Cette thèse est consacrée aux opérateurs non linéaires sommant. Nous concentrons notre attention sur l'introduction et l'étude des polynômes et des applications m-linéaires partageant les bonnes propriétés de sommabilité avec les classes distinguées des opérateurs linéaires sommant. Dans le deuxième chapitre, nous introduisons la classe des opérateurs m-linéaires Cohen p-nucléaires entre les espaces de Banach, qui est la version multilinéaire des opérateurs p-nucléaires. La variante polynomiale est obtenue en tenant compte l'application m-linéaire symétrique associée au polynôme, cette variante forme le polynôme p-nucléaire, qui est également utilisé à titre d'exemple explicatif au chapitre IV; les principaux résultats démontrés au chapitre II sont: une caractérisation en termes du Théorème de Domination de Pietsch et du Théorème de Factorisation, qui est une extension du Théorème de Factorisation de Kwapien pour les opérateurs linéaires dominés. Une connexion avec les opérateurs m-linéaires absolument sommant est également établie.

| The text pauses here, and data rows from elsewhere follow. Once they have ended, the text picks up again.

===== src/rbc_pkg.sv =====
// shared constants, types and byte functions of the rijndael core
`default_nettype none
package rbc_pkg;

	localparam int MAX_BLOCK_COLUMNS = 8;
	localparam int MAX_KEY_COLUMNS = 8;
	localparam int MAX_ROUND_COUNT = 14;
	localparam int MAX_WORDS = MAX_BLOCK_COLUMNS / 2;
	localparam int RK_ROWS = MAX_ROUND_COUNT + 1;
	localparam int ROW_W = 32 * MAX_BLOCK_COLUMNS;

	// register indexes of the configuration port
	localparam logic [2:0] REG_KEY_SIZE = 3'd0;
	localparam logic [2:0] REG_BLOCK_SIZE = 3'd1;
	localparam logic [2:0] REG_DIRECTION = 3'd2;
	localparam logic [2:0] REG_CHAINING = 3'd3;
	localparam logic [2:0] REG_KEY_WORD_0 = 3'd4;
	localparam logic [2:0] REG_KEY_WORD_1 = 3'd5;
	localparam logic [2:0] REG_KEY_WORD_2 = 3'd6;
	localparam logic [2:0] REG_KEY_WORD_3 = 3'd7;

	typedef logic [MAX_BLOCK_COLUMNS-1:0][31:0] col_row_t;

	typedef struct packed {
		logic load;
		logic run;
		logic encrypt;
		logic mix;
		logic [3:0] bc;
	} round_ctl_t;

	typedef struct packed {
		logic start;
		logic [3:0] kc;
		logic [3:0] bc;
		logic [3:0] nr;
		logic [3:0] rd_row;
	} ks_ctl_t;

	localparam logic [2047:0] SBOX_TABLE = {
		128'h637c777bf26b6fc53001672bfed7ab76,
		128'hca82c97dfa5947f0add4a2af9ca472c0,
		128'hb7fd9326363ff7cc34a5e5f171d83115,
		128'h04c723c31896059a071280e2eb27b275,
		128'h09832c1a1b6e5aa0523bd6b329e32f84,
		128'h53d100ed20fcb15b6acbbe394a4c58cf,
		128'hd0efaafb434d338545f9027f503c9fa8,
		128'h51a3408f929d38f5bcb6da2110fff3d2,
		128'hcd0c13ec5f974417c4a77e3d645d1973,
		128'h60814fdc222a908846eeb814de5e0bdb,
		128'he0323a0a4906245cc2d3ac629195e479,
		128'he7c8376d8dd54ea96c56f4ea657aae08,
		128'hba78252e1ca6b4c6e8dd741f4bbd8b8a,
		128'h703eb5664803f60e613557b986c11d9e,
		128'he1f8981169d98e949b1e87e9ce5528df,
		128'h8ca1890dbfe6426841992d0fb054bb16
	};

	localparam logic [2047:0] INV_SBOX_TABLE = {
		128'h52096ad53036a538bf40a39e81f3d7fb,
		128'h7ce339829b2fff87348e4344c4dee9cb,
		128'h547b9432a6c2233dee4c950b42fac34e,
		128'h082ea16628d924b2765ba2496d8bd125,
		128'h72f8f66486689816d4a45ccc5d65b692,
		128'h6c704850fdedb9da5e154657a78d9d84,
		128'h90d8ab008cbcd30af7e45805b8b34506,
		128'hd02c1e8fca3f0f02c1afbd0301138a6b,
		128'h3a9111414f67dcea97f2cfcef0b4e673,
		128'h96ac7422e7ad3585e2f937e81c75df6e,
		128'h47f11a711d29c5896fb7620eaa18be1b,
		128'hfc563e4bc6d279209adbc0fe78cd5af4,
		128'h1fdda8338807c731b11210592780ec5f,
		128'h60517fa919b54a0d2de57a9f93c99cef,
		128'ha0e03b4dae2af5b0c8ebbb3c83539961,
		128'h172b047eba77d626e169146355210c7d
	};

	function automatic logic [7:0] sbox(input logic [7:0] b);
		return SBOX_TABLE[{~b, 3'b000} +: 8];
	endfunction

	function automatic logic [7:0] inv_sbox(input logic [7:0] b);
		return INV_SBOX_TABLE[{~b, 3'b000} +: 8];
	endfunction

	function automatic logic [7:0] xtime(input logic [7:0] a);
		return {a[6:0], 1'b0} ^ (a[7] ? 8'h1b : 8'h00);
	endfunction

	function automatic logic [31:0] sub_word(input logic [31:0] w);
		return {sbox(w[31:24]), sbox(w[23:16]), sbox(w[15:8]), sbox(w[7:0])};
	endfunction

	function automatic logic [31:0] mix_col(input logic [31:0] c);
		logic [7:0] a [4];
		logic [7:0] b [4];
		for (int i = 0; i < 4; i++) a[i] = c[31-8*i -: 8];
		for (int i = 0; i < 4; i++) begin
			b[i] = xtime(a[i]) ^ xtime(a[(i+1)%4]) ^ a[(i+1)%4] ^ a[(i+2)%4] ^ a[(i+3)%4];
		end
		return {b[0], b[1], b[2], b[3]};
	endfunction

	function automatic logic [31:0] inv_mix_col(input logic [31:0] c);
		logic [7:0] a [4];
		logic [7:0] m9 [4];
		logic [7:0] mb [4];
		logic [7:0] md [4];
		logic [7:0] me [4];
		logic [7:0] x2;
		logic [7:0] x4;
		logic [7:0] x8;
		logic [7:0] b [4];
		for (int i = 0; i < 4; i++) begin
			a[i] = c[31-8*i -: 8];
			x2 = xtime(a[i]);
			x4 = xtime(x2);
			x8 = xtime(x4);
			m9[i] = x8 ^ a[i];
			mb[i] = x8 ^ x2 ^ a[i];
			md[i] = x8 ^ x4 ^ a[i];
			me[i] = x8 ^ x4 ^ x2;
		end
		for (int i = 0; i < 4; i++) begin
			b[i] = me[i] ^ mb[(i+1)%4] ^ md[(i+2)%4] ^ m9[(i+3)%4];
		end
		return {b[0], b[1], b[2], b[3]};
	endfunction

	// column count for a size code, dropped to what the limit allows
	function automatic logic [3:0] cols_for(input logic [1:0] code, input int limit);
		logic [1:0] c;
		c = (code > 2'd2) ? 2'd2 : code;
		if (c == 2'd2 && limit < 8) c = 2'd1;
		if (c == 2'd1 && limit < 6) c = 2'd0;
		return 4'd4 + {1'b0, c, 1'b0};
	endfunction

	function automatic logic [3:0] round_count(input logic [3:0] kc, input logic [3:0] bc);
		logic [3:0] m;
		logic [4:0] n;
		m = (kc > bc) ? kc : bc;
		n = 5'd6 + {1'b0, m};
		if (n > 5'(MAX_ROUND_COUNT)) n = 5'(MAX_ROUND_COUNT);
		return n[3:0];
	endfunction

	// rotation of one state row in columns
	function automatic logic [3:0] shift_amt(input logic [1:0] r, input logic [3:0] bc,
			input logic inverse);
		logic [3:0] s;
		s = {2'b00, r};
		if (bc == 4'd8 && r >= 2'd2) s = s + 4'd1;
		if (inverse) s = bc - s;
		return s;
	endfunction

endpackage
`default_nettype wire


===== src/rbc_key_sched.sv =====
// key expansion, one key column a cycle, into a round key memory of one row a round
`default_nettype none
module rbc_key_sched (
	input  wire logic                clk,
	input  wire logic                arst_n,
	input  wire rbc_pkg::ks_ctl_t    ctl,
	input  wire logic [63:0]         key_word_0,
	input  wire logic [63:0]         key_word_1,
	input  wire logic [63:0]         key_word_2,
	input  wire logic [63:0]         key_word_3,
	output logic                     done,
	output rbc_pkg::col_row_t        rk_row
);

	logic [rbc_pkg::ROW_W-1:0] rk_mem [rbc_pkg::RK_ROWS];

	logic        busy_q;
	logic [6:0]  c_q;
	logic [2:0]  kmod_q;
	logic [2:0]  col_q;
	logic [3:0]  row_q;
	logic [7:0]  rcon_q;
	logic [31:0] win_q [rbc_pkg::MAX_KEY_COLUMNS];
	rbc_pkg::col_row_t row_buf_q;
	rbc_pkg::col_row_t rd_q;

	logic [7:0]  total;
	logic [31:0] key_col;
	logic [31:0] t;
	logic [31:0] new_col;
	logic [63:0] kw;
	logic        row_full;
	logic        last_col;
	rbc_pkg::col_row_t row_wr;

	assign total = 8'({4'd0, ctl.nr} + 8'd1) * 8'({4'd0, ctl.bc});

	always_comb begin
		case (c_q[2:1])
			2'd0: kw = key_word_0;
			2'd1: kw = key_word_1;
			2'd2: kw = key_word_2;
			default: kw = key_word_3;
		endcase
		key_col = c_q[0] ? kw[31:0] : kw[63:32];
		t = win_q[0];
		if (kmod_q == 3'd0) begin
			t = rbc_pkg::sub_word({t[23:0], t[31:24]}) ^ {rcon_q, 24'd0};
		end else if (ctl.kc == 4'd8 && kmod_q == 3'd4) begin
			t = rbc_pkg::sub_word(t);
		end
		// the first key columns come straight from the key registers
		if ({1'b0, c_q} < {4'd0, ctl.kc}) new_col = key_col;
		else new_col = win_q[3'(ctl.kc - 4'd1)] ^ t;
		row_wr = row_buf_q;
		row_wr[col_q] = new_col;
		row_full = ({1'b0, col_q} == ctl.bc - 4'd1);
		last_col = ({1'b0, c_q} == total - 8'd1);
	end

	always_ff @(posedge clk or negedge arst_n) begin
		if (!arst_n) begin
			busy_q <= 1'b0;
			done <= 1'b0;
			c_q <= '0;
			kmod_q <= '0;
			col_q <= '0;
			row_q <= '0;
			rcon_q <= 8'h01;
		end else begin
			done <= 1'b0;
			if (ctl.start) begin
				busy_q <= 1'b1;
				c_q <= '0;
				kmod_q <= '0;
				col_q <= '0;
				row_q <= '0;
				rcon_q <= 8'h01;
			end else if (busy_q) begin
				c_q <= c_q + 7'd1;
				if ({1'b0, kmod_q} == ctl.kc - 4'd1) kmod_q <= '0;
				else kmod_q <= kmod_q + 3'd1;
				if ({1'b0, c_q} >= {4'd0, ctl.kc} && kmod_q == 3'd0) rcon_q <= rbc_pkg::xtime(rcon_q);
				if (row_full) begin
					col_q <= '0;
					row_q <= row_q + 4'd1;
				end else begin
					col_q <= col_q + 3'd1;
				end
				if (last_col) begin
					busy_q <= 1'b0;
					done <= 1'b1;
				end
			end
		end
	end

	always_ff @(posedge clk) begin
		if (busy_q) begin
			win_q[0] <= new_col;
			for (int i = 1; i < rbc_pkg::MAX_KEY_COLUMNS; i++) win_q[i] <= win_q[i-1];
			row_buf_q <= row_wr;
		end
	end

	always_ff @(posedge clk) begin
		if (busy_q && row_full) rk_mem[row_q] <= row_wr;
		rd_q <= rk_mem[ctl.rd_row];
	end

	assign rk_row = rd_q;

endmodule
`default_nettype wire


===== config.mk =====
export PLATFORM = sky130hd
export DESIGN_NAME = rbc_key_sched
export DESIGN_NICKNAME = d
export VERILOG_FILES = /design/src/rbc_pkg.sv /design/src/rbc_key_sched.sv
export SDC_FILE = /design/constraint.sdc
export NUM_CORES = 2
export LEC_CHECK = 0
export ABC_AREA = 0
export ABC_CLOCK_PERIOD_IN_PS = 38300
export BUFFER_PORTS_ARGS = -buffer_cell sky130_fd_sc_hd__buf_2
export CAP_MARGIN = 20
export CORE_ASPECT_RATIO = 1.25
export CORE_MARGIN = 2
export CORE_UTILIZATION = 43
export DETAILED_ROUTE_END_ITERATION = 16
export PLACE_DENSITY = 0.62
export SETUP_SLACK_MARGIN = 0.02
export SLEW_MARGIN = 20
export SYNTH_ARGS = -nofsm -noshare
export SYNTH_HDL_FRONTEND = slang
export SYNTH_SLANG_ARGS = --single-unit

===== constraint.sdc =====
create_clock -name clk -period 38.3 [get_ports clk]
set_input_delay 1.915 -clock clk [delete_from_list [all_inputs] [get_ports clk]]
set_output_delay 1.915 -clock clk [all_outputs]
set_load 0.005 [all_outputs]

# Word-level counts from Yosys, hierarchy flattened
# Memories as Yosys holds them, arrays and structs flattened. A register that Yosys moved wholly into a read port is not among the register bits.
# Index checks and enable logic that the tools add are counted.
# totals
register_bits	283
mem_bits_rw	4096
in_bits	275
out_inout_bits	257
elab_cells	92
mem_count	2
# memory_table
name	words	width	read_ports	rd_ports_with_merged_regs	write_ports	line_no	source
rk_mem	15	256	1	1	1	rbc_key_sched.sv:15	logic [rbc_pkg::ROW_W-1:0] rk_mem [rbc_pkg::RK_ROWS];
win_q	8	32	8	0	8	rbc_key_sched.sv:23	logic [31:0] win_q [rbc_pkg::MAX_KEY_COLUMNS];
# classes
addsub	8
n_mul	1
magnitude_cmp	4
eq_ne	7
shift	4
n_mux	33
bitwise	7
reduce_logical	11
# ops
operator	count
$shiftx 2048x12->8 const A	4
$bwmux 256	1
$pmux 64 s3	1
$mux 32	5
$demux 32 s3	1
$xor 32x32->32	2
$not 8->8	4
$mux 8	3
$mux 3	6
$mux 7	2
$mux 4	3
$mux 1	10
$eq 3x4->1	2
$eq 7x8->1	1
$mul 5x4->8	1
$sub 4x1->4 const B	2
$sub 8x1->8 const B	1
$xor 8x5->8	1
$add 7x1->7 const B	1
$ge 7x4->1	1
$lt 7x4->1	1
$add 3x1->3 const B	2
$reduce_bool 2->1	3
$add 4x1->5 const B	1
other kinds (12)	16

# Logic depth before layout (Yosys ltp)
# logic_depth
ltp_word	7
depth_mapped	17

# Worst setup path after synthesis
# Ideal clock, no wire load.
# synth_timing
path_type	register to register
start	register busy_q
end	memory rk_mem[4][0] in the netlist's numbering (enable)
setup_time_ps	651
t_arrival_ps	18043
required_ps	37649
setup_slack_ps	19607
stages_incl_launch_ff	7
path_buffers	1
synth_period_minus_slack_ps	18693
cell_sequence	dfrtp_1 > inv_1 > clkbuf_1 > nor2_1 > nand2_1 > nor2_1 > and2_1
# synth_via
elab_chain_len	3
# synth_lines
item	line_no	source
start, declared	rbc_key_sched.sv:17	logic busy_q;
start signal, assigned	rbc_key_sched.sv:63	busy_q <= 1'b0;
start signal, assigned	rbc_key_sched.sv:73	busy_q <= 1'b1;
start signal, assigned	rbc_key_sched.sv:91	busy_q <= 1'b0;
$logic_and 1x1->1	rbc_key_sched.sv:107	if (busy_q && row_full) rk_mem[row_q] <= row_wr;
$mux 1	rbc_key_sched.sv:107	
$mux 1 (not written as such)	rbc_key_sched.sv:107	
end, declared	rbc_key_sched.sv:15	
# No other way between the ends.

# Worst setup path after layout
# layout_timing
start	input ctl[8] in the netlist's numbering
end	memory rk_mem[10][176] in the netlist's numbering (enable)
# layout_via
elab_chain_len	5
# layout_lines
item	line_no	source
start, declared	rbc_key_sched.sv:6	input wire rbc_pkg::ks_ctl_t ctl,
$sub 4x1->4	rbc_key_sched.sv:57	row_full = ({1'b0, col_q} == ctl.bc - 4'd1);
$eq 3x4->1	rbc_key_sched.sv:57	
$logic_and 1x1->1	rbc_key_sched.sv:107	
$mux 1	rbc_key_sched.sv:107	
$mux 1 (not written as such)	rbc_key_sched.sv:107	
# No other way between the ends.

==> impl_metrics.tcl <==
set metrics [dict create \
    firstDrtPassIters 8 \
    start_kind "input pin" \
    synth_warnings 0 \
    post-route-period-util_pct 18.6 \
    ys_seq_area_share_pct 72.0 \
    yosysTopAreaCell "edfxtp_1" \
    cp.arrival_ps 7790 \
    wl_per_cell_um 34.2 \
    num_vias 105000 \
    period_needed_ps 7120 \
    finalMaxSlewViolations 0 \
    clockBufferDepth 4 \
    async_flop_share_pct 0.583 \
    slew_headroom_pct 18.5 \
    wirelength_um 586000 \
    postCtsResizedCells 0 \
    grt_pass1_wl_um 816000 \
    cpMaxStageDelayCell "buf_4" \
    yosysTopAreaCellShare_pct 68.9 \
    syn2layout_area_growth_pct 13.2 \
    pwr-share-comb_pct 22.6 \
    switching_share_pct 30.7 \
    core-area_mm2 0.439 \
    status "finished, final reports clean" \
    worst_clock_skew_ps 81.5 \
    synth_edf_count 4352 \
    critPathMaxFanout 43 \
    die_w_um 598 \
    cpPeakStageDelay_ps 810 \
    clk_pin_slew_ps 60 \
    clk_latency_ps 1060 \
    end_kind "register" \
    gp_congestion 0.954 \
    drive_above_1_share_pct 26.1 \
    timing.fmax_mhz 140 \
    hpwl_um 344000 \
    p_leak_nw 71.1 \
    start_util_pct 43.2 \
    post-route-drc-count 0 \
    power.switching_mw 4.39 \
    cp_num_buf_inv 7 \
    netlist_instances 10400 \
    p_per_area_mw_per_mm2 66.6 \
    synth.cell_area_mm2 0.190 \
    cts_root_buffer "clkbuf_16" \
    setup_violations 0 \
    grt_max_degree 190 \
    hold_path.class "register to register" \
    cp_common_cell "buf_4" \
    crit_family "buffers and inverters" \
    num_rows 272 \
    final_net_count 11300 \
    synthDistinctLibCells 113 \
    ys_seq_elements 4635 \
    numClockSinks 4635 \
    ant_nets 0 \
    critPathKind "input pin to register" \
    rsz0062_at_grt "false" \
    cts_hold_buf 0 \
    synthesis.nets 10700 \
    synth_ff_type "edfxtp_1" \
    maxCapViolations 0 \
    finalSetupTns_ps 0 \
    seqPwrFrac_pct 46.8 \
    critPathRequiredTime_ps 38960 \
    h-tree-depth 5 \
    vias_per_cell 6.15 \
    synth_area_per_cell_um2 18.3 \
    post_cts_buffers 0 \
    io_buffers 531 \
    intPower_mw 9.92 \
    grt_pass1_vias 105000 \
    cts_buffers 443 \
    path_cells "buf_2 > inv_1 > ha_1 > xor2_1 > xnor2_1 > nand4_1 > inv_1 > nand2_1 > nor3b_1 > and2_4 > buf_4 > buf_4 > buf_4 > buf_4" \
    track_usage_pct 25.8 \
    whs_ps 438 \
    first_iter_violations 14000 \
    hold_viol 0 \
    num-fill-cells 35800 \
    cts_tree "built" \
    die-area_mm2 0.446 \
    ys_top_cells_by_area "edfxtp_1, mux4_2, dfxtp_1" \
    overflow 0 \
    ir_drop_mv 0.0475 \
    die_h_um 747 \
    max_slew.worst_pin.slew_ps 1220 \
    antenna_found_initial 89 \
    io_pins 532 \
    clkPwrFrac_pct 30.7 \
]
-- power groups by stage --
stage                     sequential, mW  clock (mW)  combinational [mW]
after floorplan                     6.74           0                1.83
after global placement              6.78           0                3.08
after detailed placement            6.80           0                3.13
after CTS                           6.69        4.45                3.13
after global routing                6.72        4.65                3.40
final                               6.69        4.39                3.23
-- final timing paths --
check                        startpoint              end  slack (ps)  cells after the start
max                              ctl[8]  rk_mem[10][176]       31180                     14
min                        win_q[1][14]     win_q[2][14]         440                      0
max reg2reg                win_q[0][25]  rk_mem[10][159]       31660                     13
min reg2reg                win_q[1][14]     win_q[2][14]         440                      0
max in group asynchronous        arst_n           busy_q       36600                      1
min in group asynchronous        arst_n        kmod_q[2]        1030                      1
-- area by class of cell --
| class | instances | area [um2] | area share [%] |
|---|---|---|---|
| Inverter | 96 | 360 | 0.168 |
| Timing Repair Buffer | 883 | 5570 | 2.59 |
| Sequential cell | 4635 | 136000 | 63.6 |
| Clock inverter | 215 | 2300 | 1.07 |
| Antenna cell | 37 | 92.6 | 0.0431 |
| Clock buffer | 610 | 12300 | 5.75 |
| Tap cell | 5754 | 7200 | 3.35 |
| Multi-Input combinational cell | 4900 | 50300 | 23.4 |
-- per-stage QoR --
| step | total power [mW] | instances | setup WS, ps | instance area (um2) | utilization (%) |
|---|---|---|---|---|---|
| after CTS | 14.3 | 17100 | 31220 | 214000 | 48.8 |
| after floorplan | 8.58 | 10400 | 19610 | 190000 | - |
| after detailed placement | 9.92 | 16200 | 30100 | 200000 | 45.4 |
| after global routing | 14.8 | 17100 | 31000 | 215000 | 48.9 |
| after global placement | 9.86 | 16200 | 30000 | 199000 | 45.4 |
| final | 14.3 | 17100 | 31180 | 215000 | 48.9 |
-- cell usage after synthesis, types with 56 or more instances --
cell and number:
a211oi_1 56, nand3_1 105, nand2b_1 102, nand2_1 680
clkbuf_1 412, buf_1 142, nor2b_1 76, edfxtp_1 4352
nor3_1 104, o21ai_0 526, dfxtp_1 256, mux2i_1 348
ha_1 88, inv_1 85, a21oi_1 284, a31oi_1 68
mux4_2 1189, buf_2 127, nor2_1 374
-- cells in the final DEF, fill, tap and decap left out, types with 96 or more instances in the layout --
master	n
a21oi_1	251
buf_2	533
buf_4	304
clkbuf_1	107
clkbuf_16	446
dfxtp_1	256
edfxtp_1	4352
mux2i_1	345
mux4_2	1189
nand2_1	678
nand2b_1	102
nand3_1	103
nor2_1	374
nor3_1	103
o21ai_0	453
o21ai_1	96
-- worst register-to-register path, stage by stage (launching register included) --
cell	delay, ps
edfxtp_1	330
buf_4	390
inv_1	410
ha_1	410
buf_4	210
nor2b_1	300
nor3_1	490
o22ai_1	190
a2111oi_1	890
o31ai_1	190
a211oi_2	750
nand2_1	690
nand4_1	390
nand3_1	560
-- cells by family (layout without fill, tap and decap cells) --
kind of cell	after synthesis	after routing	share of synthesized area, %
other cells	0	37	0
flops	4635	4635	72.0
simple gates	1695	1695	4.13
fa+ha+maj	95	95	0.654
buf+inv	815	1804	1.80
compound gates	1466	1466	4.93
xor+xnor	67	67	0.309
mux	1577	1577	16.2
-- per-layer routing --
metal  vias up  part of all wire (%)  track usage (%)
li1      43300                     -                -
met1     55900                    40             35.3
met2      5192                    48             41.9
met3      1015                   8.0             4.42
met4        22                   4.0             8.95
met5         -                 0.024                0
-- registers in the layout, indices dropped and copies added (netlist names) --
name,count
rk_mem,3840
rk_row,256
row_buf_q,256
win_q,256
rcon_q,8
c_q,7
row_q,4
col_q,3
kmod_q,3
busy_q,1
done,1
Note: power is estimated with default switching activity, not from simulation.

Il est important de mentionner que selon nos résultats et comme conséquence, nous montrons que tout operateur linéaire Cohen p-nucléaire m-linéaire entre, les espaces de Banach est faiblement compact. On a traité dans le troisième chapitre les transformations des suites à travers les opérateurs non linéaires sommant. Un opérateur idéal sommant Tse caractérise par la continuité d'un opérateur tensoriel associé T, lequel est défini entre le produit tensoriel des espaces, de suites. Notre objectif est d'offrir un traitement uniforme pour ces caractérisations tensorielles des opérateurs sommant. On travail dans un cadre plus général fourni par les polynômes homogènes, où un polynôme tensoriel associé jouant le rôle de T, doit être déterminé préalablement. Des exemples d'applications sont présentés. Au chapitre IV, nous décrivons en termes de sommabilité les polynômes homogènes dont leurs linéarisations sont p-nucléaire. Cette caractérisation fournit un lien fort entre la théorie des opérateurs linéaires p- nucléaires et la théorie des polynômes homogènes p-nucléaires (non linéaires) qui améliore considérablement les anciennes approches. Une connexion distinguée avec les polynômes Grothendieck intégrale est également analysée. Mots-clés: opérateur multilinéaire, produit tensoriel, polynôme m-homogène, opérateur p-nucléaire, operateur factorable fortement p-nucléaire.